*** Records provided

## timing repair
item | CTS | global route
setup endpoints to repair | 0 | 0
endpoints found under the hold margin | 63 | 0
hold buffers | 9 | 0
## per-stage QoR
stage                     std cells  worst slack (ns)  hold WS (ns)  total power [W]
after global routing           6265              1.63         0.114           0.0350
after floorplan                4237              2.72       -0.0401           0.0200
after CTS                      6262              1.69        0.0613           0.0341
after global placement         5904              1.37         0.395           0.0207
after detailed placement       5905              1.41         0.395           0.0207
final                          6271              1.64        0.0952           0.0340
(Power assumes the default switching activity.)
[src/rtl/fft_input_reorder.sv]
`default_nettype none
// +--------------------------------------------------------------------------+
// | Module      : fft_input_reorder                                          |
// | Description : Ping-pong bit-reversal frame buffer feeding the first      |
// |               radix-2 butterfly stage of a 16-point FFT. Real samples    |
// |               are written at bit-reversed addresses; each completed      |
// |               frame drains as 8 (x_m, x_n) pairs with twiddle index 0.   |
// | Option      : FFT_IN_DC_REMOVE_EN - subtract the per-frame mean from     |
// |               every output sample, saturated to DATA_W bits.             |
// | Revision    : 1.0 - initial release                                      |
// +--------------------------------------------------------------------------+
module fft_input_reorder #(
    parameter int DATA_W = 12,
    parameter int LOG2_N = 4
) (
    input  logic                     clk,
    input  logic                     rst,
    input  logic signed [DATA_W-1:0] in_sample,
    input  logic                     in_valid,
    output logic                     in_ready,
    output logic signed [DATA_W-1:0] out_m_real,
    output logic signed [DATA_W-1:0] out_m_img,
    output logic signed [DATA_W-1:0] out_n_real,
    output logic signed [DATA_W-1:0] out_n_img,
    output logic [LOG2_N-2:0]        out_index,
    output logic [LOG2_N-2:0]        out_pair,
    output logic                     out_last,
    output logic                     out_valid,
    input  logic                     out_ready
);

    localparam int c_frame_len = 1 << LOG2_N;

    // Two frame banks; contents are deliberately not reset.
    logic signed [DATA_W-1:0] r_mem [2][c_frame_len];

    logic                  r_wr_bank;
    logic                  r_rd_bank;
    logic [1:0]            r_bank_full;
    logic [LOG2_N-1:0]     r_wr_cnt;
    logic [LOG2_N-2:0]     r_rd_cnt;
    logic                  r_out_valid;

    logic                  w_wr_en;
    logic                  w_wr_done;
    logic                  w_load;
    logic                  w_rd_done;
    logic [1:0]            w_set_mask;
    logic [1:0]            w_clr_mask;
    logic [LOG2_N-1:0]     w_wr_addr;
    logic [LOG2_N-1:0]     w_addr_m;
    logic [LOG2_N-1:0]     w_addr_n;
    logic signed [DATA_W-1:0] w_m_val;
    logic signed [DATA_W-1:0] w_n_val;

    function automatic logic [LOG2_N-1:0] f_bitrev(input logic [LOG2_N-1:0] a);
        logic [LOG2_N-1:0] r;
        for (int i = 0; i < LOG2_N; i++) begin
            r[i] = a[LOG2_N-1-i];
        end
        return r;
    endfunction

    assign in_ready   = ~r_bank_full[r_wr_bank];
    assign w_wr_en    = in_valid & in_ready;
    assign w_wr_done  = w_wr_en & (&r_wr_cnt);
    assign w_wr_addr  = f_bitrev(r_wr_cnt);

    // The drain side reads naturally ordered adjacent words: pair k is words 2k and 2k+1.
    assign w_load     = r_bank_full[r_rd_bank] & (~r_out_valid | out_ready);
    assign w_rd_done  = w_load & (&r_rd_cnt);
    assign w_addr_m   = {r_rd_cnt, 1'b0};
    assign w_addr_n   = {r_rd_cnt, 1'b1};

    // A set and a clear on the same edge always hit different banks.
    assign w_set_mask = {w_wr_done & r_wr_bank, w_wr_done & ~r_wr_bank};
    assign w_clr_mask = {w_rd_done & r_rd_bank, w_rd_done & ~r_rd_bank};

`ifdef FFT_IN_DC_REMOVE_EN
    localparam int c_sum_w = DATA_W + LOG2_N;

    logic signed [c_sum_w-1:0] r_sum [2];
    logic signed [DATA_W-1:0]  w_mean;

    // Mean of the bank being drained: taking the upper bits is an arithmetic shift.
    assign w_mean = r_sum[r_rd_bank][c_sum_w-1:LOG2_N];

    function automatic logic signed [DATA_W-1:0] f_dc(input logic signed [DATA_W-1:0] s,
                                                      input logic signed [DATA_W-1:0] m);
        logic signed [DATA_W:0] d;
        d = {s[DATA_W-1], s} - {m[DATA_W-1], m};
        if (d[DATA_W] != d[DATA_W-1]) begin
            return {d[DATA_W], {(DATA_W-1){~d[DATA_W]}}};
        end
        return d[DATA_W-1:0];
    endfunction

    // Per-bank running sum, restarted by the first sample of each frame.
    always_ff @(posedge clk) begin
        if (rst) begin
            r_sum[0] <= '0;
            r_sum[1] <= '0;
        end else if (w_wr_en) begin
            if (r_wr_cnt == '0) begin
                r_sum[r_wr_bank] <= c_sum_w'(in_sample);
            end else begin
                r_sum[r_wr_bank] <= r_sum[r_wr_bank] + c_sum_w'(in_sample);
            end
        end
    end

    assign w_m_val = f_dc(r_mem[r_rd_bank][w_addr_m], w_mean);
    assign w_n_val = f_dc(r_mem[r_rd_bank][w_addr_n], w_mean);
`else
    assign w_m_val = r_mem[r_rd_bank][w_addr_m];
    assign w_n_val = r_mem[r_rd_bank][w_addr_n];
`endif

    // Store accepted samples at their bit-reversed position.
    always_ff @(posedge clk) begin
        if (w_wr_en) begin
            r_mem[r_wr_bank][w_wr_addr] <= in_sample;
        end
    end

    // Bank pointers, fill/drain counters and full flags.
    always_ff @(posedge clk) begin
        if (rst) begin
            r_wr_bank   <= 1'b0;
            r_rd_bank   <= 1'b0;
            r_bank_full <= 2'b00;
            r_wr_cnt    <= '0;
            r_rd_cnt    <= '0;
        end else begin
            if (w_wr_en) begin
                r_wr_cnt <= r_wr_cnt + 1'b1;
                if (w_wr_done) begin
                    r_wr_bank <= ~r_wr_bank;
                end
            end
            if (w_load) begin
                r_rd_cnt <= r_rd_cnt + 1'b1;
                if (w_rd_done) begin
                    r_rd_bank <= ~r_rd_bank;
                end
            end
            r_bank_full <= (r_bank_full | w_set_mask) & ~w_clr_mask;
        end
    end

    // Output pair register: loads when empty or being consumed, holds under backpressure.
    always_ff @(posedge clk) begin
        if (rst) begin
            r_out_valid <= 1'b0;
            out_m_real  <= '0;
            out_n_real  <= '0;
            out_pair    <= '0;
            out_last    <= 1'b0;
        end else if (w_load) begin
            r_out_valid <= 1'b1;
            out_m_real  <= w_m_val;
            out_n_real  <= w_n_val;
            out_pair    <= r_rd_cnt;
            out_last    <= &r_rd_cnt;
        end else if (out_ready) begin
            r_out_valid <= 1'b0;
        end
    end

    // Real input and stage-1 twiddle make these constant.
    assign out_m_img = '0;
    assign out_n_img = '0;
    assign out_index = '0;
    assign out_valid = r_out_valid;

endmodule
`default_nettype wire
`src/rtl/window_mac_array_if.sv`:
```
// rtl/window_mac_array_if.sv - element/weight input and neuron result bundle for window_mac_array
interface window_mac_array_if;
   logic        clear;
   logic        a_element_ready;
   logic [15:0] a0_element;
   logic [15:0] a1_element;
   logic [15:0] a2_element;
   logic [15:0] a3_element;
   logic [15:0] weight_element;
   logic [15:0] bias;
   logic        result_valid;
   logic [15:0] result0;
   logic [15:0] result1;
   logic [15:0] result2;
   logic [15:0] result3;
   logic [3:0]  saturated;
   logic        busy;

   modport master (
      output clear, a_element_ready, a0_element, a1_element, a2_element, a3_element,
             weight_element, bias,
      input  result_valid, result0, result1, result2, result3, saturated, busy
   );

   modport slave (
      input  clear, a_element_ready, a0_element, a1_element, a2_element, a3_element,
             weight_element, bias,
      output result_valid, result0, result1, result2, result3, saturated, busy
   );
endinterface

```
`src/rtl/window_mac_array.sv`:
```
// rtl/window_mac_array.sv - four-lane Q8.8 windowed MAC with bias, optional ReLU, round and saturate
module window_mac_array #(
   parameter int WINDOW_LEN = 9,
   parameter int FRAC_BITS  = 8,
   parameter int ACC_WIDTH  = 36,
   parameter bit RELU_EN    = 1'b1
) (
   input  logic              clock,
   input  logic              clear_n,
   window_mac_array_if.slave bus
);
   localparam int CNT_W = $clog2(WINDOW_LEN);
   localparam logic [CNT_W-1:0]            LAST_CNT  = CNT_W'(WINDOW_LEN - 1);
   localparam logic signed [ACC_WIDTH-1:0] RND_CONST = ACC_WIDTH'(2 ** (FRAC_BITS - 1));
   localparam logic signed [ACC_WIDTH-1:0] SAT_MAX   = ACC_WIDTH'(32767);
   localparam logic signed [ACC_WIDTH-1:0] SAT_MIN   = ACC_WIDTH'(-32768);

   logic signed [15:0] w_a [4];
   logic signed [15:0] w_weight;
   logic               w_accept;
   logic               w_last_in;

   logic [CNT_W-1:0]       r_count;
   logic signed [31:0]     r_prod [4];
   logic                   r_prod_valid;
   logic                   r_prod_first;
   logic                   r_prod_last;
   logic signed [15:0]     r_bias;
   logic signed [ACC_WIDTH-1:0] r_acc [4];
   logic                   r_finish;
   logic signed [15:0]     r_result [4];
   logic [3:0]             r_saturated;
   logic                   r_result_valid;

   logic signed [ACC_WIDTH-1:0] w_round [4];
   logic signed [ACC_WIDTH-1:0] w_sum [4];
   logic signed [15:0]          w_res [4];
   logic [3:0]                  w_sat;

   assign w_a[0]    = bus.a0_element;
   assign w_a[1]    = bus.a1_element;
   assign w_a[2]    = bus.a2_element;
   assign w_a[3]    = bus.a3_element;
   assign w_weight  = bus.weight_element;
   assign w_accept  = bus.a_element_ready & ~bus.clear;
   assign w_last_in = (r_count == LAST_CNT);

   always_ff @(posedge clock or negedge clear_n) begin
      if (!clear_n) begin
         r_count <= '0;
      end else if (bus.clear) begin
         r_count <= '0;
      end else if (bus.a_element_ready) begin
         r_count <= w_last_in ? '0 : r_count + 1'b1;
      end
   end

   // Stage 1: lane products plus window position tags; bias captured with the last element
   always_ff @(posedge clock or negedge clear_n) begin
      if (!clear_n) begin
         r_prod_valid <= 1'b0;
         r_prod_first <= 1'b0;
         r_prod_last  <= 1'b0;
         r_bias       <= '0;
         for (int i = 0; i < 4; i++) r_prod[i] <= '0;
      end else begin
         r_prod_valid <= w_accept;
         if (w_accept) begin
            r_prod_first <= (r_count == '0);
            r_prod_last  <= w_last_in;
            if (w_last_in) r_bias <= bus.bias;
            for (int i = 0; i < 4; i++)
               r_prod[i] <= $signed(32'(w_a[i])) * $signed(32'(w_weight));
         end
      end
   end

   // Stage 2: first product loads, later ones add; clear drops the product in flight
   always_ff @(posedge clock or negedge clear_n) begin
      if (!clear_n) begin
         r_finish <= 1'b0;
         for (int i = 0; i < 4; i++) r_acc[i] <= '0;
      end else begin
         r_finish <= r_prod_valid & r_prod_last & ~bus.clear;
         if (r_prod_valid && !bus.clear) begin
            for (int i = 0; i < 4; i++)
               r_acc[i] <= r_prod_first ? ACC_WIDTH'(r_prod[i])
                                        : r_acc[i] + ACC_WIDTH'(r_prod[i]);
         end
      end
   end

   // Stage 3 reads the finished accumulators combinationally on the same edge the next
   // window's first product reloads them, so the registered result is the snapshot.
   always_comb begin
      w_sat = '0;
      for (int i = 0; i < 4; i++) begin
         w_round[i] = (r_acc[i] + RND_CONST) >>> FRAC_BITS;
         w_sum[i]   = w_round[i] + ACC_WIDTH'(r_bias);
         if (RELU_EN && w_sum[i][ACC_WIDTH-1]) begin
            w_res[i] = '0;
         end else if (w_sum[i] > SAT_MAX) begin
            w_res[i] = 16'sh7FFF;
            w_sat[i] = 1'b1;
         end else if (w_sum[i] < SAT_MIN) begin
            w_res[i] = 16'sh8000;
            w_sat[i] = 1'b1;
         end else begin
            w_res[i] = w_sum[i][15:0];
         end
      end
   end

   always_ff @(posedge clock or negedge clear_n) begin
      if (!clear_n) begin
         r_result_valid <= 1'b0;
         r_saturated    <= '0;
         for (int i = 0; i < 4; i++) r_result[i] <= '0;
      end else begin
         r_result_valid <= r_finish;
         if (r_finish) begin
            r_saturated <= w_sat;
            for (int i = 0; i < 4; i++) r_result[i] <= w_res[i];
         end
      end
   end

   assign bus.result_valid = r_result_valid;
   assign bus.result0      = r_result[0];
   assign bus.result1      = r_result[1];
   assign bus.result2      = r_result[2];
   assign bus.result3      = r_result[3];
   assign bus.saturated    = r_saturated;
   assign bus.busy         = (r_count != '0) | r_prod_valid | r_finish;
endmodule

```
`src/flat_wrapper.sv`:
```
// flat-port wrapper written by rule: the top's interface ports become plain ports
module window_mac_array_flat 
#(
   parameter int WINDOW_LEN = 9,
   parameter int FRAC_BITS  = 8,
   parameter int ACC_WIDTH  = 36,
   parameter bit RELU_EN    = 1'b1
)
  (clock, clear_n, bus_clear, bus_a_element_ready, bus_a0_element, bus_a1_element, bus_a2_element, bus_a3_element, bus_weight_element, bus_bias, bus_result_valid, bus_result0, bus_result1, bus_result2, bus_result3, bus_saturated, bus_busy);
  window_mac_array_if bus_i ();
  input  logic clock;
  input  logic clear_n;
  input wire logic [$bits(bus_i.clear)-1:0] bus_clear;
  input wire logic [$bits(bus_i.a_element_ready)-1:0] bus_a_element_ready;
  input wire logic [$bits(bus_i.a0_element)-1:0] bus_a0_element;
  input wire logic [$bits(bus_i.a1_element)-1:0] bus_a1_element;
  input wire logic [$bits(bus_i.a2_element)-1:0] bus_a2_element;
  input wire logic [$bits(bus_i.a3_element)-1:0] bus_a3_element;
  input wire logic [$bits(bus_i.weight_element)-1:0] bus_weight_element;
  input wire logic [$bits(bus_i.bias)-1:0] bus_bias;
  output wire logic [$bits(bus_i.result_valid)-1:0] bus_result_valid;
  output wire logic [$bits(bus_i.result0)-1:0] bus_result0;
  output wire logic [$bits(bus_i.result1)-1:0] bus_result1;
  output wire logic [$bits(bus_i.result2)-1:0] bus_result2;
  output wire logic [$bits(bus_i.result3)-1:0] bus_result3;
  output wire logic [$bits(bus_i.saturated)-1:0] bus_saturated;
  output wire logic [$bits(bus_i.busy)-1:0] bus_busy;
  assign bus_i.clear = bus_clear;
  assign bus_i.a_element_ready = bus_a_element_ready;
  assign bus_i.a0_element = bus_a0_element;
  assign bus_i.a1_element = bus_a1_element;
  assign bus_i.a2_element = bus_a2_element;
  assign bus_i.a3_element = bus_a3_element;
  assign bus_i.weight_element = bus_weight_element;
  assign bus_i.bias = bus_bias;
  assign bus_result_valid = bus_i.result_valid;
  assign bus_result0 = bus_i.result0;
  assign bus_result1 = bus_i.result1;
  assign bus_result2 = bus_i.result2;
  assign bus_result3 = bus_i.result3;
  assign bus_saturated = bus_i.saturated;
  assign bus_busy = bus_i.busy;
  window_mac_array #(.WINDOW_LEN(WINDOW_LEN), .FRAC_BITS(FRAC_BITS), .ACC_WIDTH(ACC_WIDTH), .RELU_EN(RELU_EN)) u_core (.clock(clock), .clear_n(clear_n), .bus(bus_i));
endmodule
```
## config.mk

```make
export PLATFORM = sky130hd
export DESIGN_NAME = l1_msg_scheduler_flat
export DESIGN_NICKNAME = d
export VERILOG_FILES = /design/src/rtl/l1_msg_scheduler_if.sv /design/src/rtl/l1_msg_scheduler.sv /design/src/flat_wrapper.sv
export SDC_FILE = /design/constraint.sdc
export NUM_CORES = 1
export LEC_CHECK = 0
export ABC_AREA = 1
export CAP_MARGIN = 40
export CORE_MARGIN = 4
export CORE_UTILIZATION = 53
export DETAILED_ROUTE_END_ITERATION = 8
export PLACE_DENSITY = 0.84
export SYNTH_ARGS = -nofsm -noshare
export SYNTH_HDL_FRONTEND = slang
export SYNTH_SLANG_ARGS = --single-unit
```

## constraint.sdc

```tcl
create_clock -name i_clk -period 7.7 [get_ports i_clk]
set_input_delay 2.31 -clock i_clk [delete_from_list [all_inputs] [get_ports i_clk]]
set_output_delay 2.31 -clock i_clk [all_outputs]
set_load 0.05 [all_outputs]
```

******

● What you are asked to do
In the listing above, show every line with the word "reversed".

● Response to the task
// |               are written at bit-reversed addresses; each completed      |
    // Store accepted samples at their bit-reversed position.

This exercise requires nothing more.